I nod. The other nations have been meeting for close to six months, inviting the German delegation only at the final hour. Captain Richwalder’s idea makes sense, but the window for providing any sort of input and making a difference is slim. “I would have started earlier, of course, but I was given access to the materials just days before leaving Berlin,” he adds.

“Of course.”

“I’ve prioritized the documents most in need of translation.” He spreads the papers out on the desk before me. I would have expected the hands of a soldier, thick and crude. But his fingers are long, more artist than warrior, delicate half-moons at the cuticle.

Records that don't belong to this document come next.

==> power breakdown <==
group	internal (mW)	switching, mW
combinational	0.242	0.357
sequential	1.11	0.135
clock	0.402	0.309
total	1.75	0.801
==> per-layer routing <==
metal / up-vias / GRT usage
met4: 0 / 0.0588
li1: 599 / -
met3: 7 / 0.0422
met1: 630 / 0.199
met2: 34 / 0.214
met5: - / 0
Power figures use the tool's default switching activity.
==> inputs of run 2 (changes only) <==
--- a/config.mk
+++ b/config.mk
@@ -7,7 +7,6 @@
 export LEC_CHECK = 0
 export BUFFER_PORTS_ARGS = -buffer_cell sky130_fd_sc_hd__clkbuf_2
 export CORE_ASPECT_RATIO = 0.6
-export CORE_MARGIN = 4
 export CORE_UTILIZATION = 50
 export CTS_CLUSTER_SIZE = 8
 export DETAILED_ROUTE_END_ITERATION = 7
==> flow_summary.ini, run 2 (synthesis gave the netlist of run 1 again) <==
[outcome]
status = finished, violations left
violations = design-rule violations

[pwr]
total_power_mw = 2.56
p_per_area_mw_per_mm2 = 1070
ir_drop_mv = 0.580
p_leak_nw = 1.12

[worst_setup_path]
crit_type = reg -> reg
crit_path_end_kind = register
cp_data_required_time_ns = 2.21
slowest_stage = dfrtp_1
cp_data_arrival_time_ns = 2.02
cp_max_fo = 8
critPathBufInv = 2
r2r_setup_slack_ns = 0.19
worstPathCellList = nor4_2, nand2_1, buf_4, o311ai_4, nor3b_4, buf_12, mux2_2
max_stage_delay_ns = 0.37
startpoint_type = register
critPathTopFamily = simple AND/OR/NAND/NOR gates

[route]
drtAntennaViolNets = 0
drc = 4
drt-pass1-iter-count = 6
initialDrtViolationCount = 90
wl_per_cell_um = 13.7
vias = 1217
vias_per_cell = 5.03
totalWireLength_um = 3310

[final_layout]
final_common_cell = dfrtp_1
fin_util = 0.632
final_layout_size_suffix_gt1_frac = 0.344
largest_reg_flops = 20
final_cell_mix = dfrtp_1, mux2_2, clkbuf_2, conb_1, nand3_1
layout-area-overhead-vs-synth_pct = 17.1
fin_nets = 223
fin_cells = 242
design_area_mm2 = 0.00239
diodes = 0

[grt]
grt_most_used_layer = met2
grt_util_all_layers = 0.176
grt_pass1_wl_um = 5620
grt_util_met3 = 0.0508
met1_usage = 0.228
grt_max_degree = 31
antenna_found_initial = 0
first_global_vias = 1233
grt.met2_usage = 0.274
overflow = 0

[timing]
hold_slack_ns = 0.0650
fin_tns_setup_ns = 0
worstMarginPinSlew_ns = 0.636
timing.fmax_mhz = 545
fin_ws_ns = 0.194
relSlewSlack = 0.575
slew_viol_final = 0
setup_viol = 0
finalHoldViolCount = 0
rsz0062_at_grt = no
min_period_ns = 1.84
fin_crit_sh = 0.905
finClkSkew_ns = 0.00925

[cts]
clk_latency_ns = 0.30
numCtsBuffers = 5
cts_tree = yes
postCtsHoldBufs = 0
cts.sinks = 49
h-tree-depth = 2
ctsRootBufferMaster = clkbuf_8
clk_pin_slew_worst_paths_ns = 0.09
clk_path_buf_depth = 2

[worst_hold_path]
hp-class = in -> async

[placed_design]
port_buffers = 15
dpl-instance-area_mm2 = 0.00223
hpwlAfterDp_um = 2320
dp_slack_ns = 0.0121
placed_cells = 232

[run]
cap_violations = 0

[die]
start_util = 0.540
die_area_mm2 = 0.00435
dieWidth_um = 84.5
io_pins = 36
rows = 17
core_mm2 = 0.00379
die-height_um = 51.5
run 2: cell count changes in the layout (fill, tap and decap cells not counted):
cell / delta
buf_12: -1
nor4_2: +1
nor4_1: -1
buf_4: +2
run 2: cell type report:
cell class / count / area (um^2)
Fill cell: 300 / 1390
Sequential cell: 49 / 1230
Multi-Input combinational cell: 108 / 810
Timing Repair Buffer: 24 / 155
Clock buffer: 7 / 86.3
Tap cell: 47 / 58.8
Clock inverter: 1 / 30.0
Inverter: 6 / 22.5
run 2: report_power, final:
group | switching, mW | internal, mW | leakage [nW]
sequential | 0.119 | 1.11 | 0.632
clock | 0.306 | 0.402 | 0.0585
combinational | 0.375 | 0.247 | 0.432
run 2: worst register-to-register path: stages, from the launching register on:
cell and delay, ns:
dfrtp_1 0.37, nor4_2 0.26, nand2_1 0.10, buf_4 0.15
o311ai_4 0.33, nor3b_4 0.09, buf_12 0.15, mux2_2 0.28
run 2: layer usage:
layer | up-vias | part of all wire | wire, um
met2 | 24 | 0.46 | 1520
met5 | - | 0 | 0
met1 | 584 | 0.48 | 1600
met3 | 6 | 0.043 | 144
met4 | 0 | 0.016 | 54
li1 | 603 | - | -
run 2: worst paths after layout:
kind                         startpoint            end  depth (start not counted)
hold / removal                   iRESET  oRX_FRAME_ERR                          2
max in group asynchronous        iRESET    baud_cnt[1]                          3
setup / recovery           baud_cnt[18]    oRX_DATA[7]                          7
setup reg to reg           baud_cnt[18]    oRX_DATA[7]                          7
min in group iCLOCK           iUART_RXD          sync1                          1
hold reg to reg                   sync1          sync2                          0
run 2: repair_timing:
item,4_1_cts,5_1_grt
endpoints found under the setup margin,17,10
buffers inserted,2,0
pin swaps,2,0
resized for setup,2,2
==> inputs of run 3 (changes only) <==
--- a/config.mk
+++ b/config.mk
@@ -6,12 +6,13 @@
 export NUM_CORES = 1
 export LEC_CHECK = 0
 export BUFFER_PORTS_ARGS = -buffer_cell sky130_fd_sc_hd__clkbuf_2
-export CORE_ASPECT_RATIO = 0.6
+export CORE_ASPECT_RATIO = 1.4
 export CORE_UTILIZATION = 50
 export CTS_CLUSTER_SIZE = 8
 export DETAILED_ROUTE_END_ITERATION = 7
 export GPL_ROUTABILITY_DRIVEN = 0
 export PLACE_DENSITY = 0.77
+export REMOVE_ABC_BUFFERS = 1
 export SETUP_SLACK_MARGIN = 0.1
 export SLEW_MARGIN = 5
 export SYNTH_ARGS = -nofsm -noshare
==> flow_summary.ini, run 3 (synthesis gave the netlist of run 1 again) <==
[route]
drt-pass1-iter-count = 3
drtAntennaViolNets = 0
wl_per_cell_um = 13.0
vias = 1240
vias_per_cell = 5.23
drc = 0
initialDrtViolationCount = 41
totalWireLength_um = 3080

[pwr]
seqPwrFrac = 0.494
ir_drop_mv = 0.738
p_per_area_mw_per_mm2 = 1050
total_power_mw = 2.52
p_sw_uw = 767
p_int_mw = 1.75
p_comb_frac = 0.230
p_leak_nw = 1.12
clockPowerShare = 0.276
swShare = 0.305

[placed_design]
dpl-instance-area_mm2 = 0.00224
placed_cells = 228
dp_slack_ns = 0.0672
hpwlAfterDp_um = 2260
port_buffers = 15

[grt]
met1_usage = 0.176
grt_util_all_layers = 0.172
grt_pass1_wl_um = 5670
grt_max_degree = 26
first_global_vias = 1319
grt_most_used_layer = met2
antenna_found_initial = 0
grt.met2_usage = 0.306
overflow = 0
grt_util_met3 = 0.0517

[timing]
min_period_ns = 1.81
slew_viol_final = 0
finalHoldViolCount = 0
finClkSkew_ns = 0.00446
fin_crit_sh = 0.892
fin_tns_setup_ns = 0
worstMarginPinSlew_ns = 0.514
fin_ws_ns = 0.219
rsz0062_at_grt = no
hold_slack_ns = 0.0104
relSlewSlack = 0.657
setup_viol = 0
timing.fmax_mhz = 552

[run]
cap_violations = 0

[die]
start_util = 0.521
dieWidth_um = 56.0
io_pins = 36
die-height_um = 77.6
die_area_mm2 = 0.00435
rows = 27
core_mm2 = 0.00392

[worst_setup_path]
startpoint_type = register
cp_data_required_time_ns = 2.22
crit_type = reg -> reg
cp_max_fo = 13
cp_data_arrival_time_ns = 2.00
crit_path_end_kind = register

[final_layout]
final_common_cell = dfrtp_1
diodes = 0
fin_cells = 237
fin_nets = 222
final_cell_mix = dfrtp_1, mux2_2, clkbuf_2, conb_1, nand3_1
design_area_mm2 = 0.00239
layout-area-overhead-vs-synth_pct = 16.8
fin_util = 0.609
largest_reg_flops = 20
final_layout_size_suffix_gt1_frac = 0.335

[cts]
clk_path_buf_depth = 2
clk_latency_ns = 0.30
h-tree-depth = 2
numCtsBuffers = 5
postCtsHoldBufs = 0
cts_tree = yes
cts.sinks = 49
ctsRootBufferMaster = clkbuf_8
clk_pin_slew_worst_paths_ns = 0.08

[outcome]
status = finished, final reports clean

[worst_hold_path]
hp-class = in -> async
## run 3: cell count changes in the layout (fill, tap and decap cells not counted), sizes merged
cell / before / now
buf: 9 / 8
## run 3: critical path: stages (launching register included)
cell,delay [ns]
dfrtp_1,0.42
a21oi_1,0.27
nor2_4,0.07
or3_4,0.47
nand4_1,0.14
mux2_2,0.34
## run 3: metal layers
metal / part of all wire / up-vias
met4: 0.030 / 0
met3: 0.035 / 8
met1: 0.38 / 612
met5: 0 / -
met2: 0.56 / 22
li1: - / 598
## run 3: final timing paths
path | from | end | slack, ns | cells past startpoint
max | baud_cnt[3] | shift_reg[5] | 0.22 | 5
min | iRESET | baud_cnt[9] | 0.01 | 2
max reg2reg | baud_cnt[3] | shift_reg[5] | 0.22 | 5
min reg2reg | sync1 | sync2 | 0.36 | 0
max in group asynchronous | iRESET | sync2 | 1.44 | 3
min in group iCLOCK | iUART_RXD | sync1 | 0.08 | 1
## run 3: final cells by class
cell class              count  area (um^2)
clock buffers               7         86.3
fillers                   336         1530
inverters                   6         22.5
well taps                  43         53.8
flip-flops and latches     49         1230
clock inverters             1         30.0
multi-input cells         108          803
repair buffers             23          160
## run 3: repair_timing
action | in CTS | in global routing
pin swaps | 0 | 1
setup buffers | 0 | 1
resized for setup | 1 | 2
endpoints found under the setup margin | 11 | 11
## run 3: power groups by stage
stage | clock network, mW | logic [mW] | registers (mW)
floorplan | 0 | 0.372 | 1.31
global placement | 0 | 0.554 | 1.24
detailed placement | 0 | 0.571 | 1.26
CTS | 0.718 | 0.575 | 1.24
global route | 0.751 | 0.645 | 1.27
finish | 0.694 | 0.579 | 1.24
**src/rtl/cu_multicycle.sv**
```systemverilog
// Multi-cycle control unit: sequences FETCH/DECODE/EXEC/MEM/WB, latches opcode and
// ALU flags, and runs a timed ready/request handshake with data memory.
module cu_multicycle #(
  parameter int unsigned OPC_W  = 4,
  parameter int unsigned OP_W   = 2,
  parameter int unsigned MEM_TO = 15
) (
  input  logic             clk,
  input  logic             rst,
  input  logic [OPC_W-1:0] opcode_i,
  input  logic             zf_i,
  input  logic             sf_i,
  input  logic             cf_i,
  input  logic             mem_ready_i,
  output logic [OP_W-1:0]  op_o,
  output logic             ir_en_o,
  output logic             pc_en_o,
  output logic             pc_load_o,
  output logic             imm_sel_o,
  output logic             st_sel_o,
  output logic             reg_en_o,
  output logic             mem_req_o,
  output logic             mem_we_o,
  output logic [2:0]       flags_o,
  output logic             halted_o,
  output logic             err_o
);

  localparam int unsigned CNT_W = $clog2(MEM_TO + 1);

  typedef enum logic [2:0] {
    S_RST, S_FETCH, S_DECODE, S_EXEC, S_MEM, S_WB, S_HALT
  } state_e;

  typedef struct packed {
    logic ir_en;
    logic pc_en;
    logic pc_load;
    logic imm_sel;
    logic st_sel;
    logic reg_en;
    logic mem_req;
    logic mem_we;
  } ctrl_t;

  state_e           state_q, state_d;
  logic [3:0]       opc_q, opc_d;
  logic [2:0]       flags_q, flags_d;
  logic [CNT_W-1:0] cnt_q, cnt_d;
  logic             err_q, err_d;
  logic             halted_q, halted_d;
  ctrl_t            ctrl_q, ctrl_d;
  logic             illegal_c;

  // Only the low nibble is ever architecturally meaningful; wider opcodes just flag illegal.
  if (OPC_W > 4) begin : g_ext
    assign illegal_c = |opcode_i[OPC_W-1:4];
  end else begin : g_base
    assign illegal_c = 1'b0;
  end

  function automatic logic is_alu(input logic [3:0] o);
    return (o[3:2] != 2'b11) && (o != 4'b0011);
  endfunction

  function automatic logic is_wb(input logic [3:0] o);
    return ((o[3:2] == 2'b01) && (o != 4'b0100)) ||
           ((o[3:2] == 2'b10) && (o != 4'b1000));
  endfunction

  always_ff @(posedge clk) begin
    if (rst) begin
      state_q  <= S_RST;
      opc_q    <= '0;
      flags_q  <= '0;
      cnt_q    <= '0;
      err_q    <= 1'b0;
      halted_q <= 1'b0;
      ctrl_q   <= '0;
    end else begin
      state_q  <= state_d;
      opc_q    <= opc_d;
      flags_q  <= flags_d;
      cnt_q    <= cnt_d;
      err_q    <= err_d;
      halted_q <= halted_d;
      ctrl_q   <= ctrl_d;
    end
  end

  // Next state, then outputs registered from the next state so they track state_q exactly.
  always_comb begin
    state_d  = state_q;
    opc_d    = opc_q;
    flags_d  = flags_q;
    cnt_d    = '0;
    err_d    = err_q;
    halted_d = 1'b0;
    ctrl_d   = '0;

    case (state_q)
      S_RST:    state_d = S_FETCH;
      S_FETCH:  state_d = S_DECODE;
      S_DECODE: begin
        opc_d = opcode_i[3:0];
        if (illegal_c) begin
          state_d = S_HALT;
          err_d   = 1'b1;
        end else begin
          state_d = S_EXEC;
        end
      end
      S_EXEC: begin
        if (is_alu(opc_q)) flags_d = {cf_i, sf_i, zf_i};
        case (opc_q)
          4'b0011, 4'b1110: state_d = S_FETCH;
          4'b1100, 4'b1101: state_d = S_MEM;
          4'b1111:          state_d = S_HALT;
          default:          state_d = is_wb(opc_q) ? S_WB : S_FETCH;
        endcase
      end
      S_MEM: begin
        // Ready wins over a coincident timeout.
        if (mem_ready_i) begin
          state_d = (opc_q == 4'b1100) ? S_WB : S_FETCH;
        end else if (cnt_q == CNT_W'(MEM_TO - 1)) begin
          state_d = S_HALT;
          err_d   = 1'b1;
          cnt_d   = cnt_q + CNT_W'(1);
        end else begin
          cnt_d   = cnt_q + CNT_W'(1);
        end
      end
      S_WB:     state_d = S_FETCH;
      S_HALT:   state_d = S_HALT;
      default:  state_d = S_RST;
    endcase

    halted_d = (state_d == S_HALT);
    case (state_d)
      S_FETCH: begin
        ctrl_d.ir_en = 1'b1;
        ctrl_d.pc_en = 1'b1;
      end
      S_EXEC: begin
        ctrl_d.imm_sel = (opc_d[3:2] == 2'b01);
        ctrl_d.pc_load = (opc_d == 4'b1110) ||
                         ((opc_d == 4'b0011) && !flags_d[0] && !flags_d[1]);
      end
      S_MEM: begin
        ctrl_d.mem_req = 1'b1;
        ctrl_d.st_sel  = (opc_d == 4'b1101);
        ctrl_d.mem_we  = (opc_d == 4'b1101);
      end
      S_WB:    ctrl_d.reg_en = 1'b1;
      default: ctrl_d = '0;
    endcase
  end

  assign op_o      = opc_q[OP_W-1:0];
  assign ir_en_o   = ctrl_q.ir_en;
  assign pc_en_o   = ctrl_q.pc_en;
  assign pc_load_o = ctrl_q.pc_load;
  assign imm_sel_o = ctrl_q.imm_sel;
  assign st_sel_o  = ctrl_q.st_sel;
  assign reg_en_o  = ctrl_q.reg_en;
  assign mem_req_o = ctrl_q.mem_req;
  assign mem_we_o  = ctrl_q.mem_we;
  assign flags_o   = flags_q;
  assign halted_o  = halted_q;
  assign err_o     = err_q;

endmodule

```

He retreats to one of the chairs by the low table, which is piled high with papers, and I turn to the first document. It is a report on the structure of the smaller vessel fleets, and though once or twice I consult the dictionary I brought with me, to be certain of the exact words, it is not altogether difficult. My translation settles into an easy rhythm. Working alongside Captain Richwalder is not so different than reading in the study with Papa.

When I’ve finished the first page, I glance up, studying Captain Richwalder out of the corner of my eye. He is as imposing as he’d appeared at the arrival ceremony, with strong features seemingly etched from granite. But close up, there are little things I can see now—long eyelashes, almost impossibly so for a man, a bottom lip much fuller than the top. Faint, end-of-day stubble covers his cheeks.

He looks up unexpectedly. “Do you need something?”

“No.” Heat rises from my neck as I fumble to find an excuse for my staring. “I was just wondering, how are things in Berlin?”

“You’ve not been back?”

“Not since the start of the war. We were in England.”

“England?”

“Yes, Papa was on a teaching fellowship.” My own explanation sounds uneasy. At the time, our departure had been too rushed to ask. But afterward I had questioned it silently myself: Why had we gone to an enemy country right after the war broke out? Papa could have postponed the fellowship. But there had been an urgency to our leaving. Had he been worried for our safety? The war never reached German soil, and surely at Uncle Walter’s palatial mansion in the countryside we would have been fine. Had he been afraid of something else?

Captain Richwalder shakes his head. “Very bad, I’m afraid,” he says, returning to my original question. “The Social Democrats nominally hold power in Berlin, but the south, Bavaria especially, has become a hotbed of communist activity. There are rumors that the government may have to retake Munich by force to restore order.”

“That I’ve read in the press. But what is it like on the street?”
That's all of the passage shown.